From the records, report how many lines hold the word "input", with the number as the sole reply.

### Records
──────────
**src/rtl/cache_control.sv**
```systemverilog
// Control FSM for the two-way set-associative cache: hit handling, dirty-victim writeback, line allocate.
// Optional macro CACHE_CTRL_PERF_EN adds saturating hit/miss counters on hit_count/miss_count.
module cache_control (
    input  logic        clk,
    input  logic        reset_n,
    input  logic        mem_read,
    input  logic        mem_write,
    output logic        mem_resp,
    input  logic        hit0,
    input  logic        hit1,
    input  logic        lru,
    input  logic        dirty0,
    input  logic        dirty1,
    output logic        pmem_read,
    output logic        pmem_write,
    input  logic        pmem_resp,
    output logic        data_write0,
    output logic        data_write1,
    output logic        tag_write0,
    output logic        tag_write1,
    output logic        valid_write0,
    output logic        valid_write1,
    output logic        dirty_write0,
    output logic        dirty_write1,
    output logic        dirty_in,
    output logic        lru_write,
    output logic        lru_in,
    output logic        datain_sel,
    output logic        pmem_addr_sel
`ifdef CACHE_CTRL_PERF_EN
    ,
    output logic [15:0] hit_count,
    output logic [15:0] miss_count
`endif
);

    typedef enum logic [1:0] {
        CHECK     = 2'b00,
        WRITEBACK = 2'b01,
        ALLOCATE  = 2'b10
    } state_e;

    state_e state_q, state_d;
    logic   way_q, way_d;
    logic   gap_q, gap_d;
    logic   pmem_read_q, pmem_read_d;
    logic   pmem_write_q, pmem_write_d;
    logic   req_s;
    logic   hit_s;
    logic   hit_way_s;

    // Requests are masked while reset is held so every output reads 0 in reset.
    assign req_s     = (mem_read | mem_write) & reset_n;
    assign hit_s     = hit0 | hit1;
    assign hit_way_s = hit1;

    assign pmem_read  = pmem_read_q;
    assign pmem_write = pmem_write_q;

    // State, captured victim way and registered pmem request lines.
    always_ff @(posedge clk or negedge reset_n) begin
        if (!reset_n) begin
            state_q      <= CHECK;
            way_q        <= 1'b0;
            gap_q        <= 1'b0;
            pmem_read_q  <= 1'b0;
            pmem_write_q <= 1'b0;
        end else begin
            state_q      <= state_d;
            way_q        <= way_d;
            gap_q        <= gap_d;
            pmem_read_q  <= pmem_read_d;
            pmem_write_q <= pmem_write_d;
        end
    end

    // Next-state decode plus Mealy array strobes and completion pulse.
    always_comb begin
        state_d       = state_q;
        way_d         = way_q;
        gap_d         = gap_q;
        mem_resp      = 1'b0;
        data_write0   = 1'b0;
        data_write1   = 1'b0;
        tag_write0    = 1'b0;
        tag_write1    = 1'b0;
        valid_write0  = 1'b0;
        valid_write1  = 1'b0;
        dirty_write0  = 1'b0;
        dirty_write1  = 1'b0;
        dirty_in      = 1'b0;
        lru_write     = 1'b0;
        lru_in        = 1'b0;
        datain_sel    = 1'b0;
        pmem_addr_sel = 1'b0;
        case (state_q)
            CHECK: begin
                if (req_s) begin
                    if (hit_s) begin
                        mem_resp  = 1'b1;
                        lru_write = 1'b1;
                        lru_in    = ~hit_way_s;
                        if (mem_write) begin
                            data_write0  = ~hit_way_s;
                            data_write1  = hit_way_s;
                            dirty_write0 = ~hit_way_s;
                            dirty_write1 = hit_way_s;
                            dirty_in     = 1'b1;
                        end else begin
                            dirty_in     = 1'b0;
                        end
                    end else begin
                        way_d   = lru;
                        gap_d   = 1'b0;
                        state_d = (lru ? dirty1 : dirty0) ? WRITEBACK : ALLOCATE;
                    end
                end else begin
                    state_d = CHECK;
                end
            end
            WRITEBACK: begin
                pmem_addr_sel = 1'b1;
                // One idle cycle follows the writeback so pmem sees its request drop before the fill read.
                if (pmem_resp) begin
                    state_d = ALLOCATE;
                    gap_d   = 1'b1;
                end else begin
                    state_d = WRITEBACK;
                end
            end
            ALLOCATE: begin
                if (gap_q) begin
                    gap_d = 1'b0;
                end else if (pmem_resp) begin
                    data_write0  = ~way_q;
                    data_write1  = way_q;
                    tag_write0   = ~way_q;
                    tag_write1   = way_q;
                    valid_write0 = ~way_q;
                    valid_write1 = way_q;
                    dirty_write0 = ~way_q;
                    dirty_write1 = way_q;
                    dirty_in     = 1'b0;
                    datain_sel   = 1'b1;
                    state_d      = CHECK;
                end else begin
                    state_d = ALLOCATE;
                end
            end
            default: begin
                state_d = CHECK;
                gap_d   = 1'b0;
            end
        endcase
        pmem_read_d  = (state_d == ALLOCATE) && !gap_d;
        pmem_write_d = (state_d == WRITEBACK);
    end

`ifdef CACHE_CTRL_PERF_EN
    logic [15:0] hit_count_q;
    logic [15:0] miss_count_q;
    logic        miss_s;

    assign miss_s     = (state_q == CHECK) && req_s && !hit_s;
    assign hit_count  = hit_count_q;
    assign miss_count = miss_count_q;

    // Saturating event counters.
    always_ff @(posedge clk or negedge reset_n) begin
        if (!reset_n) begin
            hit_count_q  <= 16'h0000;
            miss_count_q <= 16'h0000;
        end else begin
            if (mem_resp && (hit_count_q != 16'hFFFF)) begin
                hit_count_q <= hit_count_q + 16'h0001;
            end else begin
                hit_count_q <= hit_count_q;
            end
            if (miss_s && (miss_count_q != 16'hFFFF)) begin
                miss_count_q <= miss_count_q + 16'h0001;
            end else begin
                miss_count_q <= miss_count_q;
            end
        end
    end
`endif

endmodule
```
──────────
### Exercise answer
10